A spacewalking astronaut pulls two  strips of protruding fabric from Discovery’s belly while mission managers consider whether yet another repair job is necessary.
Astronaut Stephen Robinson, attached to the end of a robotic arm, is moved into position underneath the space shuttle Wednesday.
Astronaut Stephen Robinson, attached to the end of a robotic arm, is moved into position underneath the space shuttle Wednesday.NASA TV
/ Source: staff and news service reports

A spacewalking astronaut gently pulled two potentially dangerous strips of protruding filler from Discovery’s tile belly with his gloved hand Wednesday, successfully completing an unprecedented emergency repair.

Even as they celebrated spacewalker Stephen Robinson's feat, NASA managers weighed whether to attempt yet another repair job, this time involving a ripped and puffed-up thermal blanket just beneath commander Eileen Collins' cockpit window.

Mission managers could add another spacewalk to Discovery's schedule as early as Friday to have the loose section cut away — or they could decide that the blanket poses no hazard for Discovery's return to Earth. To resolve the issue, NASA flew samples of the blanket material from Kennedy Space Center in Florida to Ames Research Center in California for wind-tunnel tests overnight, deputy shuttle program manager Wayne Hale told reporters.

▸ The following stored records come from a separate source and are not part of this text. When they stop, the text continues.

==> 12-23 <==
==> flow/design.v <==
module alu(rs1,rs2,alu_control,funct3,funct7,zero,alu_out);
input [31:0] rs1;
input [31:0] rs2;
input [3:0] alu_control;
input [2:0] funct3;
input [6:0] funct7;
output reg zero;             
output reg[31:0] alu_out;
always @(*)begin
	alu_out=0;
	zero=0;
	case(alu_control)
		4'b0000:begin 
			case(funct3)
				0:begin
					if(funct7==7'b0000000)begin 
						alu_out=rs1+rs2;
					end
					else begin 
						alu_out=rs1-rs2;
					end
				end
				1:begin
					alu_out=rs1<<rs2[4:0];
				end
				2:begin
					alu_out=($signed(rs1) < $signed(rs2))?1:0;
				end
				3:begin
					alu_out=(rs1<rs2)?1:0;
				end
				4:begin
					alu_out=rs1^rs2;
				end
				5:begin
					if(funct7==7'b0000000)begin
						alu_out=rs1>>rs2[4:0];
					end
					else begin
						alu_out=$signed(rs1)>>>rs2[4:0];
					end
				end
				6:begin
					alu_out=rs1|rs2;
				end
				default:begin
					alu_out=rs1&rs2;
				end
			endcase
		end
		4'b0001:begin 
			alu_out=rs1+rs2;
		end
		4'b0010:begin 
			case(funct3)
				0:begin
					alu_out=rs1+rs2;
				end
				1:begin
					alu_out=rs1<<rs2[4:0];
				end
				2:begin
					alu_out=($signed(rs1)<$signed(rs2))?1:0;
				end
				3:begin
					alu_out=(rs1<rs2)?1:0;
				end
				4:begin
					alu_out=rs1^rs2;
				end
				5:begin
					if(rs2[11:5]==7'b0000000)begin
						alu_out=rs1>>rs2[4:0];
					end
					else begin
						alu_out=$signed(rs1)>>>rs2[4:0];
					end
				end
				6:begin
					alu_out=rs1|rs2;
				end
				default:begin
					alu_out=rs1&rs2;
				end
			endcase
		end
		4'b0011:begin 
			alu_out=rs1+rs2;
		end
		4'b0100:begin 
			case(funct3)
				0:zero=(rs1==rs2);
				1:zero=(rs1!=rs2);
				4:zero=($signed(rs1)<$signed(rs2));
				5:zero=($signed(rs1)>=$signed(rs2));
				6:zero=(rs1<rs2);
				7:zero=(rs1>=rs2);
				default:zero=0;
			endcase
		end
		4'b0101:begin 
			alu_out=rs2;
		end
		4'b0110:begin 
			alu_out=rs1+rs2;
		end
		default:begin
			alu_out=0;
			zero=0;
		end
	endcase
end
endmodule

The blanket — a quilted fabric covering pillowlike stuffing — was most likely ripped open by launch debris and puffed up with air. Hale said engineers determined that if the ripped section came apart during re-entry, the biggest piece of debris would weigh less than an ounce. However, even tiny bits would pack "a lot of energy" if they were to hit the shuttle at supersonic speed, he said.

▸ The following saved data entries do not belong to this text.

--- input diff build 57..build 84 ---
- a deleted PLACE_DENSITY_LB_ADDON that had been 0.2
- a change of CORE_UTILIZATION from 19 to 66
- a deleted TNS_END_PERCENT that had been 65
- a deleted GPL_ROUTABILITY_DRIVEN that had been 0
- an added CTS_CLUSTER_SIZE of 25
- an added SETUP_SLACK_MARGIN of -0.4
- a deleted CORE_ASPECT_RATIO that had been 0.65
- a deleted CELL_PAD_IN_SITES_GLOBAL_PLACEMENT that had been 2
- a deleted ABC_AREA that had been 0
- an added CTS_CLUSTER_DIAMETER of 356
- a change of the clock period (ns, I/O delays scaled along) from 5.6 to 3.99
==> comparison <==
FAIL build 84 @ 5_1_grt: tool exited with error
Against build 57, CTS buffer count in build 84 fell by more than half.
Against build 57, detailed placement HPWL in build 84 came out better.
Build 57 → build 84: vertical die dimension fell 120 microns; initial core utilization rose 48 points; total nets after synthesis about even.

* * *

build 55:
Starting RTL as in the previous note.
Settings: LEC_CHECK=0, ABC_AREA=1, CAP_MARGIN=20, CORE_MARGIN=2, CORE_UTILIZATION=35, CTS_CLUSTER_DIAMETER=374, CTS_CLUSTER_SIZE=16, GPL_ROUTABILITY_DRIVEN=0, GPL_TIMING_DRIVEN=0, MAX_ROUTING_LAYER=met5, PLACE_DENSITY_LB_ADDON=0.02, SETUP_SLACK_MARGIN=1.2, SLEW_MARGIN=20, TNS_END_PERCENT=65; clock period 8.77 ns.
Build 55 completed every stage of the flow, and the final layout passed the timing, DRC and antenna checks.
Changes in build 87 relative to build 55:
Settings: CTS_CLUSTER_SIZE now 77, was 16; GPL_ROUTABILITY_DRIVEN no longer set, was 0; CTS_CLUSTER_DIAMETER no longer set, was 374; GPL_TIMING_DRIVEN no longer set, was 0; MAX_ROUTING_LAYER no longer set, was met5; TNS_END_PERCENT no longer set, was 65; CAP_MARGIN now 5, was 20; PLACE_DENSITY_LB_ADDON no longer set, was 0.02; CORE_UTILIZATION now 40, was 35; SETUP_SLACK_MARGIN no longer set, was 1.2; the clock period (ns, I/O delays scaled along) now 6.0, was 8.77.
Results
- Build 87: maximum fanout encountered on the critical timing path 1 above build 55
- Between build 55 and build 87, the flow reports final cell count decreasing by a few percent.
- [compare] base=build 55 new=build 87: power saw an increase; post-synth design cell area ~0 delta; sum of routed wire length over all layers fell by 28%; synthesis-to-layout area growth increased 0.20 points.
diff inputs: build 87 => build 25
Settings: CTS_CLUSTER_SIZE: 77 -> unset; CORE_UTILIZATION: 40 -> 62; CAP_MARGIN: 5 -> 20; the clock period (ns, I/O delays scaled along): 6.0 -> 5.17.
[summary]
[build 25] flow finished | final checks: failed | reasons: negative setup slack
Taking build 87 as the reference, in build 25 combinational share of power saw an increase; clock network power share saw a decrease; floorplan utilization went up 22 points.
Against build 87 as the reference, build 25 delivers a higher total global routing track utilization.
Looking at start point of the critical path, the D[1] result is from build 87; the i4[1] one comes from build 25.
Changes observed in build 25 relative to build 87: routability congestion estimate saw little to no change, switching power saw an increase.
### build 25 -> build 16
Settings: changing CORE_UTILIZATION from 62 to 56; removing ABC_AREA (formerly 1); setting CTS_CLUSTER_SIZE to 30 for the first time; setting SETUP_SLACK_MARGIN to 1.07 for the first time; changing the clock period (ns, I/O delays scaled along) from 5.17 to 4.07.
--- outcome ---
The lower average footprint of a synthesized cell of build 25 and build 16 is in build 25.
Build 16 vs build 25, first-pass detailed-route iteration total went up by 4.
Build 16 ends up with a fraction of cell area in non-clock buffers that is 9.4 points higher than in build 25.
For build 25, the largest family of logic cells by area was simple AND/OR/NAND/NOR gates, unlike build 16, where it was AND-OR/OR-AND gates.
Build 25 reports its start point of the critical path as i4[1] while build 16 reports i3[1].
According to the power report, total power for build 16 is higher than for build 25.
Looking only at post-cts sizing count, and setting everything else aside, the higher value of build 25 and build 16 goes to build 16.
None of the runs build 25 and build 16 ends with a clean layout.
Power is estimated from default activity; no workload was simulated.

"Worst-case, we could do some structural damage, and that's obviously not something that we want to incur," Hale said. He said a final decision on whether or not to do a spacewalk would come on Thursday.

"That’s really the last thing on my to-do list for this flight," said Hale, who heads Discovery's mission management team.

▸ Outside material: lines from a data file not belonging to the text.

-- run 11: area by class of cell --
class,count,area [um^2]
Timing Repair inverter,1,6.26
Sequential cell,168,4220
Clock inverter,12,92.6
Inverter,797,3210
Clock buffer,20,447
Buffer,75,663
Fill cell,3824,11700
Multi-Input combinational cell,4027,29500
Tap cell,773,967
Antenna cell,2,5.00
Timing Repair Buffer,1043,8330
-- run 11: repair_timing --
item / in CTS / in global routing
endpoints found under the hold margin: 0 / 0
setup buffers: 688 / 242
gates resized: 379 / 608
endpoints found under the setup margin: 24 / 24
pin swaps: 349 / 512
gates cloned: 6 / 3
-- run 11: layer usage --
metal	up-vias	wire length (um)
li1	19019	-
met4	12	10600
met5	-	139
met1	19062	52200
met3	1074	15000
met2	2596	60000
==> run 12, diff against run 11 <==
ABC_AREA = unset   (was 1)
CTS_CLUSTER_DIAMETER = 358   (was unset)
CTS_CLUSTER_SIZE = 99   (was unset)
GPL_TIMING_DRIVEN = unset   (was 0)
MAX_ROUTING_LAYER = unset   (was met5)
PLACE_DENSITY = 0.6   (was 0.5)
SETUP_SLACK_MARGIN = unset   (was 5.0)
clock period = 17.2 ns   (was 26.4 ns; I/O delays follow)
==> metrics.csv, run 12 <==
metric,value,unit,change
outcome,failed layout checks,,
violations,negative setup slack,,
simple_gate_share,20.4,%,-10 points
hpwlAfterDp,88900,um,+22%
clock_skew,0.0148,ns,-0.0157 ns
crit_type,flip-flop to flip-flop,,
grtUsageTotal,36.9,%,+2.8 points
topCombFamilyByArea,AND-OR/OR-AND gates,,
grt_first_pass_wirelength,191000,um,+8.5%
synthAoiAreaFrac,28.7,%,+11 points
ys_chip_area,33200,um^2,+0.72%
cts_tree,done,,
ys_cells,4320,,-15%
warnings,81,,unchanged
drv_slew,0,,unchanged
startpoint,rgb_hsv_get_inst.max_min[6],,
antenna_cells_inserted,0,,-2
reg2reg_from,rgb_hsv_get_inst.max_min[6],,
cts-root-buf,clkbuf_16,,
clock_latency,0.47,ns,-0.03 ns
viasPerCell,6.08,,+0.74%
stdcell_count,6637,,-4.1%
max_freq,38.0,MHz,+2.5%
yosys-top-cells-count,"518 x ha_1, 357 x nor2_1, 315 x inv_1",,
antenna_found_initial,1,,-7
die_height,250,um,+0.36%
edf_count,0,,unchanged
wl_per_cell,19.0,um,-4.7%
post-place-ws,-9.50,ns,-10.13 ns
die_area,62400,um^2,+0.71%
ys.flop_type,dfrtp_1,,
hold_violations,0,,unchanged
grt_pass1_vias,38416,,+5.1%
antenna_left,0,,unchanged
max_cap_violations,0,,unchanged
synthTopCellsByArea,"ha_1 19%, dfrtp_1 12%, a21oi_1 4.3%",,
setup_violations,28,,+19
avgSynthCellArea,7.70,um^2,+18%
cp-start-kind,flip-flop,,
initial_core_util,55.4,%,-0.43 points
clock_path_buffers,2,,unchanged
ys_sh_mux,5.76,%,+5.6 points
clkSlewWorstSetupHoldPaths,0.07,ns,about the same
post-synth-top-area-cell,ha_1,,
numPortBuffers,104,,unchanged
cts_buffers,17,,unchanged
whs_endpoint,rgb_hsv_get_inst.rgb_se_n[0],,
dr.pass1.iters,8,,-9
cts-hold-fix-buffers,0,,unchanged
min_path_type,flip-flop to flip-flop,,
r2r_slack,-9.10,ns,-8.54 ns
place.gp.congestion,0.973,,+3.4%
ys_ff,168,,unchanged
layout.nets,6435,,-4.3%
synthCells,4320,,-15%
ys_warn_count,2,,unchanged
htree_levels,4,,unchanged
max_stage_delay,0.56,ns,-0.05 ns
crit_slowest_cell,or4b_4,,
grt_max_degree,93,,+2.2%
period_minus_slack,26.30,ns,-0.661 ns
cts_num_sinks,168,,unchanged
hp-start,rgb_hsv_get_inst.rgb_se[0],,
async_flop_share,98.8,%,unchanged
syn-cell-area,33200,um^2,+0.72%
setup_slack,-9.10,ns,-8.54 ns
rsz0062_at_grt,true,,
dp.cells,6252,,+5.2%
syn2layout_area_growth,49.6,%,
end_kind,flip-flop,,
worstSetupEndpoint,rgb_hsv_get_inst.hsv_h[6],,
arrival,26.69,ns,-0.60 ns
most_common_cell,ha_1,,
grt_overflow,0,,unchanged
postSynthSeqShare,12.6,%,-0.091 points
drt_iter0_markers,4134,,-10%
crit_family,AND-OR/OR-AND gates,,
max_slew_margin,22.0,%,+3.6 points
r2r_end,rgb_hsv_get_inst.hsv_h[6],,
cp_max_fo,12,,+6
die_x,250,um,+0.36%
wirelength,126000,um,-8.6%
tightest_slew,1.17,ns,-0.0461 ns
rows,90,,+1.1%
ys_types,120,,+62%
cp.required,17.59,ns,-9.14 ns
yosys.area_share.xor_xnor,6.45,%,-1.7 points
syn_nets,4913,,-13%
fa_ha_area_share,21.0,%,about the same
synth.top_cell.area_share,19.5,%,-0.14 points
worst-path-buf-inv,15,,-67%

Repeatedly during the course of Discovery's mission, NASA managers have had to countenance safety questions about matters ranging from the shedding of fuel-tank foam insulation to the ripped thermal blanket and the protruding gap fillers. Hale said the increased attention was a result of NASA's improved capability to spot flaws on the shuttle — which was part of the agency's plan to recover from the Columbia disaster in February 2003.

Hale said the heightened safety awareness would be a part of every shuttle flight from now on. "It's not a distraction — it's more like, that's what our job is," Hale told reporters.

Intricately choreographed repair
In the case of the gap fillers, NASA officials said there was a chance that the exposed ceramic-fiber fillers could lead to overheating on the shuttle's tiles or reinforced panels — and a possible repeat of Columbia’s disastrous re-entry. They said it was also possible that the protruding gap fillers posed no threat at all, but they decided not to take the risk. So NASA chose to go ahead with an intricately choreographed repair operation.

Discovery's crew flawlessly executed a plan that was drawn up in just four days: Robinson attached a special foot restraint to the space station’s 58-foot (18-meter) robotic arm, and fellow astronauts aboard the station maneuvered the arm so that Robinson could reach the shuttle’s belly. They were careful to make sure Robinson’s helmet and feet did not contact the fragile ship.

It was the first time an astronaut ventured beneath a shuttle.

Robinson took only the essential tools for the repair, leaving a tile repair kit just outside the airlock. He also secured his safety tethers between his legs and behind him to keep from accidentally striking the vehicle.

Once under Discovery’s belly, Robinson expected to spend about an hour removing or trimming the fillers from two locations near the shuttle’s nose — using a forceps and a makeshift handsaw if necessary. But it took mere seconds for him to pull each strip.

“That came out very easily, probably even less force,” Robinson said of the second piece. “I don’t see any more gap filler. ... I’m doing my own inspection here. It is a very nice orbital belly.”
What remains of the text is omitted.